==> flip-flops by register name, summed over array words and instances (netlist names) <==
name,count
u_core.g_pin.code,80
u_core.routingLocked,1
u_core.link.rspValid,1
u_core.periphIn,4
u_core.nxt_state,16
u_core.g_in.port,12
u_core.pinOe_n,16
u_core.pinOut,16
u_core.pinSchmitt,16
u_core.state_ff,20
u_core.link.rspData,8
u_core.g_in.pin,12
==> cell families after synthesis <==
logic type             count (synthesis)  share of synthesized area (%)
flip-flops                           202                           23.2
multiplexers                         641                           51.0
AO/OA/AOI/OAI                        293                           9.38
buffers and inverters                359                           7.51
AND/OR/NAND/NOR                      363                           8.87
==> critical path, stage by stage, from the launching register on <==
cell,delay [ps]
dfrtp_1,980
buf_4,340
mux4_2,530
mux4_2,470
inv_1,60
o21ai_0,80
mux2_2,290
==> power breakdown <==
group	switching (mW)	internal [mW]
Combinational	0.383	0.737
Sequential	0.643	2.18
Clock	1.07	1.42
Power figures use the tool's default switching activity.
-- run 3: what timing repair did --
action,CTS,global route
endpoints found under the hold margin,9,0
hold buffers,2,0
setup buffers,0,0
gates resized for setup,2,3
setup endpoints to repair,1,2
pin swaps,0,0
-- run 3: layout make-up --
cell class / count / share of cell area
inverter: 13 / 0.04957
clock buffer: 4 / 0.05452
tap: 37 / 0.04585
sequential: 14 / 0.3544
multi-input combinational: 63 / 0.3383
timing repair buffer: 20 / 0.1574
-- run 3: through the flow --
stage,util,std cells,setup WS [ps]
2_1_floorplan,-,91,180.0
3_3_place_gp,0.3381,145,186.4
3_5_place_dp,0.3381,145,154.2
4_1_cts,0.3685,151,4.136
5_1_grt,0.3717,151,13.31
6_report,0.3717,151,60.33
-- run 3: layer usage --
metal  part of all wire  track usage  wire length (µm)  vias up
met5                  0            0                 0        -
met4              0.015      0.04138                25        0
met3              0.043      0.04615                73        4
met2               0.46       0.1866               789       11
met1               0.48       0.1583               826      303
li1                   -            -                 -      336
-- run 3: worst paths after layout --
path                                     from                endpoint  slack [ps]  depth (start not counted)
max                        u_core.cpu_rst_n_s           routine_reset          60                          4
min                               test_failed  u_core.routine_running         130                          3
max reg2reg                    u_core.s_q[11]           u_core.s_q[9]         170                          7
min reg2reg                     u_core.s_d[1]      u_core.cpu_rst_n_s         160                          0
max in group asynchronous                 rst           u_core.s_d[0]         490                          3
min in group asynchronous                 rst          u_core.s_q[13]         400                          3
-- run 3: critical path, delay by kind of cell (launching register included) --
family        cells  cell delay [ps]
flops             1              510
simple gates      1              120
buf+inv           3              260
`src/rtl/fcc_pkg.sv`:
```
// Constants and types shared by the flash command and fault capture block
package fcc_pkg;

  // Register indexes; byte address is four times the index
  localparam logic [5:0] IDX_CLKDIV = 6'h00;
  localparam logic [5:0] IDX_STATUS = 6'h01;
  localparam logic [5:0] IDX_OBJECT = 6'h02;
  localparam logic [5:0] IDX_FAULT = 6'h03;
  localparam logic [5:0] IDX_CAPTURE = 6'h0E;

  // Field positions
  localparam int DIVLD_BIT = 7;
  localparam int COMMAND_COMPLETE_FLAG_BIT = 7;
  localparam int ACCESS_ERROR_FLAG_BIT = 5;
  localparam int PROTECTION_VIOLATION_FLAG_BIT = 4;
  localparam int DFD_BIT = 1;
  localparam int SFD_BIT = 0;
  localparam int CAPIX_LSB = 8;
  localparam int CODE_LSB = 8;
  localparam int BLOCK_BIT = 0;

  // Values after reset
  localparam logic [6:0] DIV_RESET = 7'h00;
  localparam logic [7:0] CODE_RESET = 8'h00;
  localparam logic [2:0] CAPIX_RESET = 3'h0;

  // Command codes
  localparam logic [7:0] CMD_UNSECURE = 8'h0B;
  localparam logic [7:0] CMD_USER_MARGIN = 8'h0D;
  localparam logic [7:0] CMD_FIELD_MARGIN = 8'h0E;
  localparam logic [7:0] CMD_FULL_PART = 8'h0F;
  localparam logic [7:0] CMD_ERASE_VERIFY = 8'h10;
  localparam logic [7:0] CMD_PROGRAM = 8'h11;
  localparam logic [7:0] CMD_ERASE_SECTOR = 8'h12;
  localparam logic [7:0] CMD_EMU_ENABLE = 8'h13;
  localparam logic [7:0] CMD_EMU_DISABLE = 8'h14;
  localparam logic [7:0] CMD_EMU_QUERY = 8'h15;
  localparam logic [7:0] CMD_PARTITION = 8'h20;

  // Command sequencer states
  typedef enum logic {FCC_IDLE, FCC_RUN} fcc_state_t;

endpackage

```
`src/rtl/fcc_top.sv`:
```
// Flash command sequencer with ECC fault capture behind an AHB-Lite slave
`timescale 1ns/100ps
module fcc_top (
  input wire logic REF_CLK,
  input wire logic RST,
  input wire logic CE,
  input wire logic HSEL,
  input wire logic [31:0] HADDR,
  input wire logic [1:0] HTRANS,
  input wire logic HWRITE,
  input wire logic [2:0] HSIZE,
  input wire logic [31:0] HWDATA,
  input wire logic HREADY,
  output logic [31:0] HRDATA,
  output logic HREADYOUT,
  output logic HRESP,
  input wire logic BUS_SLOW,
  input wire logic SPECIAL_MODE,
  output logic CMD_START,
  output logic [7:0] CMD_CODE,
  output logic CMD_BLOCK,
  input wire logic CMD_DONE,
  input wire logic CMD_PVIOL,
  output logic PT_TICK,
  input wire logic FLT_CPU_SGL,
  input wire logic FLT_CPU_DBL,
  input wire logic [22:0] FLT_CPU_ADDR,
  input wire logic [7:0] FLT_CPU_PAR,
  input wire logic [63:0] FLT_CPU_DATA,
  input wire logic FLT_COP_SGL,
  input wire logic FLT_COP_DBL,
  input wire logic [22:0] FLT_COP_ADDR,
  input wire logic [7:0] FLT_COP_PAR,
  input wire logic [63:0] FLT_COP_DATA,
  input wire logic RD_STB,
  input wire logic RD_MASTER,
  input wire logic RD_BLOCK,
  input wire logic [22:0] RD_ADDR
);

  ////////////////////////////////////////////////////////////////////////////
  // Declarations

  // Bus state
  logic wr_pend, next_wr_pend; // Write data phase pending
  logic [5:0] wr_idx, next_wr_idx; // Index of pending write
  logic rd_wait, next_rd_wait; // Read wait state pending
  logic [5:0] rd_idx, next_rd_idx; // Index of pending read
  logic [31:0] next_hrdata;
  logic next_hreadyout;
  logic accept; // Address phase taken

  // Core state
  fcc_pkg::fcc_state_t state, next_state; // Sequencer state
  logic [6:0] divide_value, next_divide_value;
  logic divider_loaded, next_divider_loaded;
  logic [6:0] tick_cnt, next_tick_cnt; // Time base counter
  logic next_pt_tick;
  logic command_complete_flag, next_command_complete_flag;
  logic access_error_flag, next_access_error_flag;
  logic protection_violation_flag, next_protection_violation_flag;
  logic [7:0] next_cmd_code;
  logic next_cmd_block;
  logic next_cmd_start;
  logic [2:0] capture_index, next_capture_index;
  logic single_fault_flag, next_single_fault_flag;
  logic double_fault_flag, next_double_fault_flag;
  logic [7:0] cap_par, next_cap_par; // Captured parity
  logic cap_master, next_cap_master; // Captured master, 1 is coprocessor
  logic [22:0] cap_addr, next_cap_addr; // Captured global address
  logic [63:0] cap_data, next_cap_data; // Captured data words 0..3
  logic [15:0] capture_view; // Indexed capture word
  logic [31:0] rd_mux; // Register read value
  logic we; // Write strobe in data phase
  logic launch; // Launch request written
  logic bad_read; // Read hits block under command
  logic use_cop; // Coprocessor fault chosen for capture

  ////////////////////////////////////////////////////////////////////////////
  // Command code helpers

  // Accepted command codes
  function automatic logic code_valid(input logic [7:0] c, input logic special);
    case (c)
      fcc_pkg::CMD_UNSECURE, fcc_pkg::CMD_USER_MARGIN, fcc_pkg::CMD_FULL_PART: code_valid = 1'b1;
      fcc_pkg::CMD_FIELD_MARGIN: code_valid = special;
      fcc_pkg::CMD_ERASE_VERIFY, fcc_pkg::CMD_PROGRAM, fcc_pkg::CMD_ERASE_SECTOR: code_valid = 1'b1;
      fcc_pkg::CMD_EMU_ENABLE, fcc_pkg::CMD_EMU_DISABLE: code_valid = 1'b1;
      fcc_pkg::CMD_EMU_QUERY, fcc_pkg::CMD_PARTITION: code_valid = 1'b1;
      default: code_valid = 1'b0;
    endcase
  endfunction

  // Codes that program or erase the arrays
  function automatic logic code_pe(input logic [7:0] c);
    case (c)
      fcc_pkg::CMD_UNSECURE, fcc_pkg::CMD_FULL_PART, fcc_pkg::CMD_PROGRAM: code_pe = 1'b1;
      fcc_pkg::CMD_ERASE_SECTOR, fcc_pkg::CMD_PARTITION: code_pe = 1'b1;
      default: code_pe = 1'b0;
    endcase
  endfunction

  ////////////////////////////////////////////////////////////////////////////
  // Read path

  // Indexed capture view
  always_comb begin
    case (capture_index)
      3'h0: capture_view = {cap_par, cap_master, cap_addr[22:16]};
      3'h1: capture_view = cap_addr[15:0];
      3'h2: capture_view = cap_data[15:0];
      3'h3: capture_view = cap_data[31:16];
      3'h4: capture_view = cap_data[47:32];
      3'h5: capture_view = cap_data[63:48];
      default: capture_view = 16'h0000;
    endcase
  end

  // Register read multiplexer
  always_comb begin
    rd_mux = 32'h00000000;
    case (rd_idx)
      fcc_pkg::IDX_CLKDIV: begin
        rd_mux[6:0] = divide_value;
        rd_mux[fcc_pkg::DIVLD_BIT] = divider_loaded;
      end
      fcc_pkg::IDX_STATUS: begin
        rd_mux[fcc_pkg::COMMAND_COMPLETE_FLAG_BIT] = command_complete_flag;
        rd_mux[fcc_pkg::ACCESS_ERROR_FLAG_BIT] = access_error_flag;
        rd_mux[fcc_pkg::PROTECTION_VIOLATION_FLAG_BIT] = protection_violation_flag;
      end
      fcc_pkg::IDX_OBJECT: begin
        rd_mux[fcc_pkg::CODE_LSB +: 8] = CMD_CODE;
        rd_mux[fcc_pkg::BLOCK_BIT] = CMD_BLOCK;
      end
      fcc_pkg::IDX_FAULT: begin
        rd_mux[fcc_pkg::DFD_BIT] = double_fault_flag;
        rd_mux[fcc_pkg::SFD_BIT] = single_fault_flag;
        rd_mux[fcc_pkg::CAPIX_LSB +: 3] = capture_index;
      end
      fcc_pkg::IDX_CAPTURE: rd_mux[15:0] = capture_view;
      default: rd_mux = 32'h00000000; // Unmapped reads zero
    endcase
  end

  ////////////////////////////////////////////////////////////////////////////
  // AHB-Lite slave: writes zero wait, reads one wait state

  // Bus next state
  always_comb begin
    accept = HSEL & HTRANS[1] & HREADY;
    next_wr_pend = 1'b0;
    next_wr_idx = wr_idx;
    next_rd_wait = 1'b0;
    next_rd_idx = rd_idx;
    // Read data loaded after earlier writes have landed
    next_hrdata = rd_wait ? rd_mux : HRDATA;
    next_hreadyout = 1'b1;
    // Index kept for both kinds; only the pending kind uses it
    if (accept) begin
      next_wr_pend = HWRITE;
      next_wr_idx = HADDR[7:2];
      next_rd_wait = !HWRITE;
      next_rd_idx = HADDR[7:2];
      next_hreadyout = HWRITE; // Reads take one wait state
    end
  end

  // Bus registers
  always_ff @(posedge REF_CLK or posedge RST) begin
    if (RST) begin
      wr_pend <= 1'b0;
      wr_idx <= 6'h00;
      rd_wait <= 1'b0;
      rd_idx <= 6'h00;
      HRDATA <= 32'h00000000;
      HREADYOUT <= 1'b1;
      HRESP <= 1'b0;
    end else if (CE) begin
      wr_pend <= next_wr_pend;
      wr_idx <= next_wr_idx;
      rd_wait <= next_rd_wait;
      rd_idx <= next_rd_idx;
      HRDATA <= next_hrdata;
      HREADYOUT <= next_hreadyout;
      HRESP <= 1'b0;
    end
  end

  ////////////////////////////////////////////////////////////////////////////
  // Divider, command sequencer and fault capture

  // Core next state
  always_comb begin
    we = wr_pend;
    launch = we && wr_idx == fcc_pkg::IDX_STATUS && HWDATA[fcc_pkg::COMMAND_COMPLETE_FLAG_BIT];
    bad_read = RD_STB && state == fcc_pkg::FCC_RUN && RD_BLOCK == CMD_BLOCK;
    use_cop = !FLT_CPU_DBL && (FLT_COP_DBL || !FLT_CPU_SGL);
    next_state = state;
    next_divide_value = divide_value;
    next_divider_loaded = divider_loaded;
    next_tick_cnt = tick_cnt;
    next_pt_tick = 1'b0;
    next_command_complete_flag = command_complete_flag;
    next_access_error_flag = access_error_flag;
    next_protection_violation_flag = protection_violation_flag;
    next_cmd_code = CMD_CODE;
    next_cmd_block = CMD_BLOCK;
    next_cmd_start = 1'b0;
    next_capture_index = capture_index;
    next_single_fault_flag = single_fault_flag;
    next_double_fault_flag = double_fault_flag;
    next_cap_par = cap_par;
    next_cap_master = cap_master;
    next_cap_addr = cap_addr;
    next_cap_data = cap_data;
    // Time base from the oscillator clock, divide by value plus one
    if (divider_loaded) begin
      next_pt_tick = tick_cnt >= divide_value;
      next_tick_cnt = next_pt_tick ? 7'h00 : tick_cnt + 7'h01;
    end
    // Divider write
    if (we && wr_idx == fcc_pkg::IDX_CLKDIV) begin
      next_divide_value = HWDATA[6:0];
      next_divider_loaded = 1'b1;
      next_tick_cnt = 7'h00;
    end
    // Object write only while idle
    if (we && wr_idx == fcc_pkg::IDX_OBJECT && command_complete_flag) begin
      next_cmd_code = HWDATA[fcc_pkg::CODE_LSB +: 8];
      next_cmd_block = HWDATA[fcc_pkg::BLOCK_BIT];
    end
    // Fault control write, capture index and flag clears
    if (we && wr_idx == fcc_pkg::IDX_FAULT) begin
      next_capture_index = HWDATA[fcc_pkg::CAPIX_LSB +: 3];
      next_double_fault_flag = double_fault_flag & ~HWDATA[fcc_pkg::DFD_BIT];
      next_single_fault_flag = single_fault_flag & ~HWDATA[fcc_pkg::SFD_BIT];
    end
    // Error flag clears, write one to clear
    if (we && wr_idx == fcc_pkg::IDX_STATUS) begin
      next_access_error_flag = access_error_flag & ~HWDATA[fcc_pkg::ACCESS_ERROR_FLAG_BIT];
      next_protection_violation_flag = protection_violation_flag & ~HWDATA[fcc_pkg::PROTECTION_VIOLATION_FLAG_BIT];
    end
    // Sequencer
    case (state)
      fcc_pkg::FCC_IDLE: begin
        // Launch only when idle and both error flags clear
        if (launch && command_complete_flag && !access_error_flag && !protection_violation_flag) begin
          if (!code_valid(CMD_CODE, SPECIAL_MODE)) begin
            next_access_error_flag = 1'b1;
          end else if (code_pe(CMD_CODE) && !divider_loaded) begin
            next_access_error_flag = 1'b1;
          end else if (code_pe(CMD_CODE) && BUS_SLOW) begin
            next_access_error_flag = 1'b1;
          end else begin
            next_state = fcc_pkg::FCC_RUN;
            next_command_complete_flag = 1'b0;
            next_cmd_start = 1'b1;
          end
        end
      end
      fcc_pkg::FCC_RUN: begin
        // Finish reported by the array
        if (CMD_DONE) begin
          next_state = fcc_pkg::FCC_IDLE;
          next_command_complete_flag = 1'b1;
          next_protection_violation_flag = next_protection_violation_flag | CMD_PVIOL;
        end
      end
      default: next_state = fcc_pkg::FCC_IDLE;
    endcase
    // Capture only while no fault is held; a fault in the cycle that clears a held fault is lost
    if (!single_fault_flag && !double_fault_flag) begin
      if (FLT_CPU_DBL || FLT_COP_DBL || FLT_CPU_SGL || FLT_COP_SGL) begin
        // Double beats single, then main processor beats coprocessor
        next_double_fault_flag = FLT_CPU_DBL || FLT_COP_DBL;
        next_single_fault_flag = !(FLT_CPU_DBL || FLT_COP_DBL);
        next_cap_par = use_cop ? FLT_COP_PAR : FLT_CPU_PAR;
        next_cap_master = use_cop;
        next_cap_addr = use_cop ? FLT_COP_ADDR : FLT_CPU_ADDR;
        next_cap_data = use_cop ? FLT_COP_DATA : FLT_CPU_DATA;
      end else if (bad_read) begin
        // Invalid read: both flags, master and address only
        next_single_fault_flag = 1'b1;
        next_double_fault_flag = 1'b1;
        next_cap_par = 8'h00;
        next_cap_master = RD_MASTER;
        next_cap_addr = RD_ADDR;
        next_cap_data = 64'h0000000000000000;
      end
    end
  end

  // Core registers
  always_ff @(posedge REF_CLK or posedge RST) begin
    if (RST) begin
      state <= fcc_pkg::FCC_IDLE;
      divide_value <= fcc_pkg::DIV_RESET;
      divider_loaded <= 1'b0;
      tick_cnt <= 7'h00;
      PT_TICK <= 1'b0;
      command_complete_flag <= 1'b1;
      access_error_flag <= 1'b0;
      protection_violation_flag <= 1'b0;
      CMD_CODE <= fcc_pkg::CODE_RESET;
      CMD_BLOCK <= 1'b0;
      CMD_START <= 1'b0;
      capture_index <= fcc_pkg::CAPIX_RESET;
      single_fault_flag <= 1'b0;
      double_fault_flag <= 1'b0;
      cap_par <= 8'h00;
      cap_master <= 1'b0;
      cap_addr <= 23'h000000;
      cap_data <= 64'h0000000000000000;
    end else if (CE) begin
      state <= next_state;
      divide_value <= next_divide_value;
      divider_loaded <= next_divider_loaded;
      tick_cnt <= next_tick_cnt;
      PT_TICK <= next_pt_tick;
      command_complete_flag <= next_command_complete_flag;
      access_error_flag <= next_access_error_flag;
      protection_violation_flag <= next_protection_violation_flag;
      CMD_CODE <= next_cmd_code;
      CMD_BLOCK <= next_cmd_block;
      CMD_START <= next_cmd_start;
      capture_index <= next_capture_index;
      single_fault_flag <= next_single_fault_flag;
      double_fault_flag <= next_double_fault_flag;
      cap_par <= next_cap_par;
      cap_master <= next_cap_master;
      cap_addr <= next_cap_addr;
      cap_data <= next_cap_data;
    end
  end

endmodule

```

========================================

Problem statement:
Look through the entries above; copy each line where the string "stage" appears.

Solution to this task:
==> critical path, stage by stage, from the launching register on <==
stage,util,std cells,setup WS [ps]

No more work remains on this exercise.